Each group was further subdivided based on the severity of the coronary artery lesions. In the Lp (a) < 30 group, 20 patients had non-significant lesions, 80 had monovascular lesions, and 28 had multivascular lesions. In the Lp (a) > 30 group, 12 patients presented with nonsignificant lesions, 64 with monovascular lesions, and 52 with multivascular lesions.
Table 1 and
Figure 2 present the baseline characteristics of the 256 patients enrolled in the study who were diagnosed with acute coronary syndrome. The analysis excluded patients with nonsignificant coronary lesions to focus on the risk factors associated with multivascular lesions.

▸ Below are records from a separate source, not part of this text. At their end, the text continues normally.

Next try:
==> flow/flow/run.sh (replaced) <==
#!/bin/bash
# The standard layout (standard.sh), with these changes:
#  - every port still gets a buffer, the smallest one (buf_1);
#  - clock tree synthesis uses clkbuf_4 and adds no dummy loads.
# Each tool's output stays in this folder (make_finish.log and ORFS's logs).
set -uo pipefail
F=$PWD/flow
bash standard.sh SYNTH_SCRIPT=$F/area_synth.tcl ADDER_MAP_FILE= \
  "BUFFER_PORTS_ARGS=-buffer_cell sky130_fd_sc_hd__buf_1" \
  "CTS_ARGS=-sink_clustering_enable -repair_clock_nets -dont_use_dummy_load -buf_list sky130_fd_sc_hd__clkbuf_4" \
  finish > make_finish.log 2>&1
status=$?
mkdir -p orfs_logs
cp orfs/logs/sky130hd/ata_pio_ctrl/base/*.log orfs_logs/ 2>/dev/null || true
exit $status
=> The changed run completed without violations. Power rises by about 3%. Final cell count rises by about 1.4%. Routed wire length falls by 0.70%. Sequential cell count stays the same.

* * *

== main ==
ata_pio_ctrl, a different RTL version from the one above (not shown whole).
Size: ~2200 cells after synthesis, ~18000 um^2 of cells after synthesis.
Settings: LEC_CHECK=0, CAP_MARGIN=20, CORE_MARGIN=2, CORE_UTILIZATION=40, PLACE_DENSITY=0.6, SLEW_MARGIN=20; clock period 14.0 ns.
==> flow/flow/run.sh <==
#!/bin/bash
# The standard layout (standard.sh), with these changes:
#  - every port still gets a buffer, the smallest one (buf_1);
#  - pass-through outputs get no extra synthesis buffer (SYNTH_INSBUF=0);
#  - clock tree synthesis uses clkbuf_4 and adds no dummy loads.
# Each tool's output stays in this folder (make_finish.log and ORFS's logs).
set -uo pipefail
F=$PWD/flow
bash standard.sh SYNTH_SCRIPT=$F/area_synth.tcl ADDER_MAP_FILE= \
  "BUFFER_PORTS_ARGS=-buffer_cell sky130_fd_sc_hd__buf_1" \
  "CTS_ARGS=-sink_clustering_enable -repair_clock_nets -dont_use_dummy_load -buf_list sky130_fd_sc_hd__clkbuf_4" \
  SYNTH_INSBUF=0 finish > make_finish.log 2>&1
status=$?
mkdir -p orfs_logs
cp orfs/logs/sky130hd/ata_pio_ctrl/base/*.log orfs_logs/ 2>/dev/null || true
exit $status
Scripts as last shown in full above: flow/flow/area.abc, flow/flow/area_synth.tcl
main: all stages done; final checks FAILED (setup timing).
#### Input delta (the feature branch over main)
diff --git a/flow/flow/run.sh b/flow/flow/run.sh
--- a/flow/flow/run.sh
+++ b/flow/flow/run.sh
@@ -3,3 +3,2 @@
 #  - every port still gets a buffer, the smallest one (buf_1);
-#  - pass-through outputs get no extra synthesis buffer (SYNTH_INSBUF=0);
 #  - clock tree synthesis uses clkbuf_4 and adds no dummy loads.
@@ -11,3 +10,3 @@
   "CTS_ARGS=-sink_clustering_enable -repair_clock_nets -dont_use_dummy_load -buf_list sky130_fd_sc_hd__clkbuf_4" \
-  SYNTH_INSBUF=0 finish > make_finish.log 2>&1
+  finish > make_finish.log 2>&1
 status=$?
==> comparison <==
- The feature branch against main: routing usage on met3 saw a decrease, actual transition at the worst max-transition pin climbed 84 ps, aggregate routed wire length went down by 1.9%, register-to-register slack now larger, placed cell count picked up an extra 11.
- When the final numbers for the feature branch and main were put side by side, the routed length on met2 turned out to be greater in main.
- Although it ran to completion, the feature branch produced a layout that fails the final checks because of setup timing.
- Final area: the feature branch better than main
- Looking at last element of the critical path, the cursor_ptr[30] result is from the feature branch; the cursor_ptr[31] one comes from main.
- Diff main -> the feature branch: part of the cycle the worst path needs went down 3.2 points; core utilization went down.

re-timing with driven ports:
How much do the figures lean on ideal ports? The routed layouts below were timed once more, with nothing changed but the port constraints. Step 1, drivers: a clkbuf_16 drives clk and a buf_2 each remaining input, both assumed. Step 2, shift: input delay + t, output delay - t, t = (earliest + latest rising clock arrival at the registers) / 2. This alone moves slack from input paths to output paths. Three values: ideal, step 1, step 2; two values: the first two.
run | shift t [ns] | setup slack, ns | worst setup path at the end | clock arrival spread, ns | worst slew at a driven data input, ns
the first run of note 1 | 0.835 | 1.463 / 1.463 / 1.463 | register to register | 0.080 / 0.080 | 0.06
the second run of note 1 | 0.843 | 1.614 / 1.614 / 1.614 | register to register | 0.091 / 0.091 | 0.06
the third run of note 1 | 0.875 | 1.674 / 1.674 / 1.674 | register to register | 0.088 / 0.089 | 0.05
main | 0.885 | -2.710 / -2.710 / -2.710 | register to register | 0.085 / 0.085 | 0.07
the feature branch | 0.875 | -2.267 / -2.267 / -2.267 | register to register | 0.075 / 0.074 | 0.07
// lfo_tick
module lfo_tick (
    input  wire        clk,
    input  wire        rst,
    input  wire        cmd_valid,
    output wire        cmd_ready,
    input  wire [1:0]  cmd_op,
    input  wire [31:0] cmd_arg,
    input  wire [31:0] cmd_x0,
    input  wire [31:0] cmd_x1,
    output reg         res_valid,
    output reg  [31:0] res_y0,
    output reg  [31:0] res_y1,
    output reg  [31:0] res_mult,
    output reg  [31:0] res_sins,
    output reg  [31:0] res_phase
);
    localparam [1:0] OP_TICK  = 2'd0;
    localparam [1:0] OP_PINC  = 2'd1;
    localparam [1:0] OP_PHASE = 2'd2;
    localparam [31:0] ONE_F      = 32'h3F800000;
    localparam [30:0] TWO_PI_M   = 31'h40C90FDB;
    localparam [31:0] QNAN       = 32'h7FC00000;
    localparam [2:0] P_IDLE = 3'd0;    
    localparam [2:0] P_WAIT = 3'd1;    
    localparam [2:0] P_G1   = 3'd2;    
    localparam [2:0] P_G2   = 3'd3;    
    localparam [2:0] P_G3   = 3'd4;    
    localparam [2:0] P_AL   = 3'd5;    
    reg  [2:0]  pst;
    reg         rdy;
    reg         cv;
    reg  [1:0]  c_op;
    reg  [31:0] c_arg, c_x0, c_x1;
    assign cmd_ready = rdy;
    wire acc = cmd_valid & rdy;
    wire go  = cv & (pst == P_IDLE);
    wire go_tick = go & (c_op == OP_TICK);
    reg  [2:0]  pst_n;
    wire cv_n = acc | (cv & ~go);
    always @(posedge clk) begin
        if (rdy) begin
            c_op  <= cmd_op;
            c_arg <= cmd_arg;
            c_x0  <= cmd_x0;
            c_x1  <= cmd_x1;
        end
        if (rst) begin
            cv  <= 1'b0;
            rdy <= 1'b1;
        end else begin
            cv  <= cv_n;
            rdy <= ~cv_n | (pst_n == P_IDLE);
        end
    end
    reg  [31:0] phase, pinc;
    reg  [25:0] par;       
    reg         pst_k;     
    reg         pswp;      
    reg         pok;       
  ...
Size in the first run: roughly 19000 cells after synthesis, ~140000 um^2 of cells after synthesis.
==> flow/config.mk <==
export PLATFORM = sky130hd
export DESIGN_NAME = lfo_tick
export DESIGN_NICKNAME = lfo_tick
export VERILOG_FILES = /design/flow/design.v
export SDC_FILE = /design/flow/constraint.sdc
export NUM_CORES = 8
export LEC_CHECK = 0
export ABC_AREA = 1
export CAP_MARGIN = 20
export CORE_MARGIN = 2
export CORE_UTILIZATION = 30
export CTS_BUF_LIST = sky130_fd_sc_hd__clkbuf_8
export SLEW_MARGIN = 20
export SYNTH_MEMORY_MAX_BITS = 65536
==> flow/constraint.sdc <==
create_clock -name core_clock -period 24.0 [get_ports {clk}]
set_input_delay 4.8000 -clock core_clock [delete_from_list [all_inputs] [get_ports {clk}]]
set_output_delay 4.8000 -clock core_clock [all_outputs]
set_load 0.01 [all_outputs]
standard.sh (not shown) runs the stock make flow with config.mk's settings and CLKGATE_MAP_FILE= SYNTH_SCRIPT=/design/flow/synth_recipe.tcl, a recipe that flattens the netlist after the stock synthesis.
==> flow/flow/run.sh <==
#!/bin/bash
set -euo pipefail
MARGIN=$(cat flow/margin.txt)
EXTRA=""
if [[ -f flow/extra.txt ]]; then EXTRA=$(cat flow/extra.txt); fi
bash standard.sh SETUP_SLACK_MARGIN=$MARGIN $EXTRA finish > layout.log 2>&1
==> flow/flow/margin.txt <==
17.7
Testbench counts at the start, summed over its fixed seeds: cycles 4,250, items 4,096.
What follows belongs to an exercise in optimizing a design on an open flow for small area; a production flow would make more cautious choices. The RTL was checked by simulation tests, not by an equivalence proof against the original design. Power figures rest on the tool's default switching activity, not on a simulated workload.

--- flow/constraint.sdc ---
create_clock -name core_clock -period 10.0 [get_ports {clk}]
set_input_delay 2.0000 -clock core_clock [delete_from_list [all_inputs] [get_ports {clk}]]
set_output_delay 2.0000 -clock core_clock [all_outputs]
set_load 0.01 [all_outputs]
--- flow/flow/run.sh ---
#!/bin/bash
# The standard layout (standard.sh) with three changes to how it is made:
#  - synthesis maps logic with an area-oriented ABC script (flow/abc_speed.script),
#    run from a private copy of the ORFS scripts; registers are mapped as usual;
#  - clock tree: no dummy loads, clkbuf_4 sink clusters under a clkbuf_16 root;
#  - the port buffers are buf_1.
# Each tool's output goes to standard.log and ORFS's own logs under orfs/logs.
set -euo pipefail
here=$(pwd)
rm -rf "$here/scripts"
cp -r "$FLOW_HOME/scripts" "$here/scripts"
cp "$here/flow/abc_speed.script" "$here/scripts/abc_speed.script"
export CTS_ARGS="-sink_clustering_enable -repair_clock_nets -dont_use_dummy_load -root_buf sky130_fd_sc_hd__clkbuf_8 -buf_list {sky130_fd_sc_hd__clkbuf_4 sky130_fd_sc_hd__clkbuf_8} -sink_clustering_buffer sky130_fd_sc_hd__clkbuf_4 -sink_clustering_size 10 -sink_clustering_max_diameter 35"
export BUFFER_PORTS_ARGS="-buffer_cell sky130_fd_sc_hd__buf_1"
bash standard.sh SCRIPTS_DIR="$here/scripts" finish > standard.log 2>&1
--- flow/config.mk ---
export PLATFORM = sky130hd
export DESIGN_NAME = pocsag_rx
export DESIGN_NICKNAME = pocsag_rx
export VERILOG_FILES = /design/flow/design.v
export SDC_FILE = /design/flow/constraint.sdc
export NUM_CORES = 4
export LEC_CHECK = 0
export CAP_MARGIN = 20
export CORE_MARGIN = 2
export CORE_UTILIZATION = 40
export PLACE_DENSITY = 0.6
export SLEW_MARGIN = 20
export SYNTH_HIERARCHICAL = 1
--- flow/flow/abc_speed.script ---
strash
dc2
dch
amap
topo
dnsize -c
--- flow/standard.sh ---
#!/bin/bash
# synth_recipe.tcl (not shown) runs the flow's synth.tcl, then flattens the netlist and writes it again
# the make line also repeats each setting of config.mk as NAME=value (left out here)
make -C /OpenROAD-flow-scripts/flow DESIGN_CONFIG=/design/flow/config.mk WORK_HOME=/design/flow/orfs CLKGATE_MAP_FILE= SYNTH_SCRIPT=/design/flow/synth_recipe.tcl "${@:-finish}"
Context: an optimization exercise on an open-source flow, tuned for small area, a short achievable clock period and few clock cycles per item. The choices shown serve that exercise and are no tape-out recipe.
RTL that was checked went through simulation tests only; none was proved equivalent to the original.
No activity file was given, so power comes from the tool's default toggle rates.

Setup of the reference run:
## golay_codec
module golay_codec (
    input  wire        clk,
    input  wire        rst,         
    input  wire        in_valid,
    output wire        in_ready,
    input  wire [1:0]  in_op,       
    input  wire [23:0] in_word,
    output reg         out_valid,
    input  wire        out_ready,
    output reg  [23:0] out_word,
    output reg         out_fail
);
    wire        i_dec = in_op[1];
    wire        i_o23 = in_op[0];
    wire        i_w23 = i_o23 ? ~(^in_word[22:0]) : in_word[23];
    wire [11:0] i_wh  = {i_w23, in_word[22:12]};
    wire [11:0] i_hA, i_lA;
    golay_parity u_ph (.m(i_wh), .p(i_hA));
    golay_parity u_pl (.m(in_word[11:0]), .p(i_lA));
    wire [11:0] i_s  = in_word[11:0] ^ i_hA;
    wire [11:0] i_sa = i_wh ^ i_lA;
    wire adv = !out_valid || out_ready;
    assign in_ready = adv;
    reg         m_v;
    reg  [1:0]  m_op;
    reg  [23:0] m_w;
    reg  [11:0] m_s, m_sa;
    always @(posedge clk) begin
        if (rst)
            m_v <= 1'b0;
        else if (adv)
            m_v <= in_valid;
    end
    always @(posedge clk) begin
        if (adv) begin
            m_op <= in_op;
            m_w  <= {i_wh, in_word[11:0]};
            m_s  <= i_s;
            m_sa <= i_sa;
        end
    end
    wire        m_dec = m_op[1];
    wire        m_o23 = m_op[0];
    wire [11:0] m_wh  = m_w[23:12];
    wire [4:0] m_ws, m_wa;
    golay_weight u_ws (.v(m_s),  .ge(m_ws));
    golay_weight u_wa (.v(m_sa), .ge(m_wa));
    wire [4:0]  m_ws_g = m_dec ? m_ws : 5'b00001;
    wire [4:0]  m_wa_g = m_dec ? m_wa : 5'b00000;
    wire [23:0] m_e;
    wire        m_dfail;
    golay_dec24 u_dec (.s(m_s), .sa(m_sa), .ws(m_ws_g), .wa(m_wa_g), .e(m_e), .fail(m_dfail));
    wire [23:0] m_c      = {m_wh, m_w[11:0]} ^ m_e;
    wire [23:0] result      = {m_c[23] & ~m_o23, m_c[22:0]};
    wire        result_fail = m_dfail;
    always @(posedge clk) begin
        if (rst)
  ...
Settings: LEC_CHECK=0, CAP_MARGIN=20, CORE_MARGIN=2, CORE_UTILIZATION=40, CTS_BUF_LIST=sky130_fd_sc_hd__clkbuf_4 sky130_fd_sc_hd__clkbuf_8, SLEW_MARGIN=20, TNS_END_PERCENT=30; clock period 10.0 ns.
standard.sh (not shown) runs the stock make flow with config.mk's settings and CLKGATE_MAP_FILE= SYNTH_SCRIPT=/design/flow/synth_recipe.tcl, a recipe that flattens the netlist after the stock synthesis.
==> flow/flow/run.sh <==
#!/bin/bash
set -euo pipefail
export MY_ABC_SCRIPT=$PWD/flow/abc.script
MARGIN=$(cat flow/margin.txt)
bash standard.sh SYNTH_SCRIPT=$PWD/flow/synth.tcl SETUP_SLACK_MARGIN=$MARGIN \
  "BUFFER_PORTS_ARGS=-buffer_cell sky130_fd_sc_hd__buf_1" \
  PRE_IO_PLACEMENT_TCL=$PWD/flow/io.tcl finish > flow_standard.log 2>&1
==> flow/flow/abc.script <==
strash
&get -n
&fraig -x
&put
scorr
dc2
dretime
strash
&get -n
&dch
&nf {D}
&put
buffer -c
topo
stime -c
upsize -c
dnsize -c
==> flow/flow/io.tcl <==
# Keep the out_ready and in_ready pins next to each other: in_ready is
# combinational in out_ready, so the wire between them is on that path.
set_io_pin_constraint -group -order -pin_names {out_ready in_ready}
==> flow/flow/margin.txt <==
5.6
==> flow/flow/synth.tcl <==
# The standard synthesis script (synth_recipe.tcl), with one change: ABC
# maps the logic with flow/abc.script instead of ORFS's abc_speed.script.
# Registers are mapped before ABC runs, so they are the standard ones.
proc synth {args} { yosys synth -nofsm -noshare {*}$args }
proc abc {args} {
  set i [lsearch -exact $args -script]
  if {$i >= 0} { lset args [expr {$i + 1}] $::env(MY_ABC_SCRIPT) }
  yosys abc {*}$args
}
source $::env(SCRIPTS_DIR)/synth.tcl
# left out here: clear keep_hierarchy, flatten, clean up, hide names made inside functions, write 1_2_yosys.v
Inputs modified between the reference run and the trial run:
-- flow/flow/run.sh --
<<< the reference run, line 6
  "BUFFER_PORTS_ARGS=-buffer_cell sky130_fd_sc_hd__buf_1" \
  PRE_IO_PLACEMENT_TCL=$PWD/flow/io.tcl finish > flow_standard.log 2>&1
>>> the trial run, line 6
  "BUFFER_PORTS_ARGS=-buffer_cell sky130_fd_sc_hd__buf_1" finish > flow_standard.log 2>&1
==> flow/flow/abc.script <==
strash
&get -n
&fraig -x
&put
scorr
dc2
dretime
strash
&get -n
&dch -f
&nf {D}
&put
topo
removed: flow/flow/io.tcl
==> results.txt <==
NOTE number of well taps the reference run->the trial run decreased slightly
Total number of vias: the reference run and the trial run compared, higher one is the trial run
Wire: the trial run routes more than the reference run
Sort the reference run and the trial run by final standard cell area without fillers, ascending, and the reference run comes first.
The trial run: total met2 wirelength after detailed routing is about 1.2% higher than what the reference run reported.
Post-synthesis to final-layout area growth: the reference run and the trial run compared, higher one is the trial run
Complex-gate fraction of the synthesized area up 1.5 points in the trial run wrt the reference run
Against the reference run, the trial run comes in 1 higher on clock-buffer cell count.
Summary: with the reference run as the reference, die area in the trial run moved down by a few percent.
No run of this note included a check of the RTL's function; only the layout flow was run.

The majority of the patients were male (79.69%, n = 204), which is consistent with broader cardiovascular epidemiological trends that show a higher prevalence of acute myocardial infarction (AMI) among men. Only 20.31% (n = 52) of patients were female. Regarding geographical distribution, 59.38% (n = 152) of the patients lived in urban areas, while 40.63% (n = 104) lived in rural regions. This reflects potential differences in lifestyle factors, such as diet and activity levels, which contribute to the risk of cardiovascular disease.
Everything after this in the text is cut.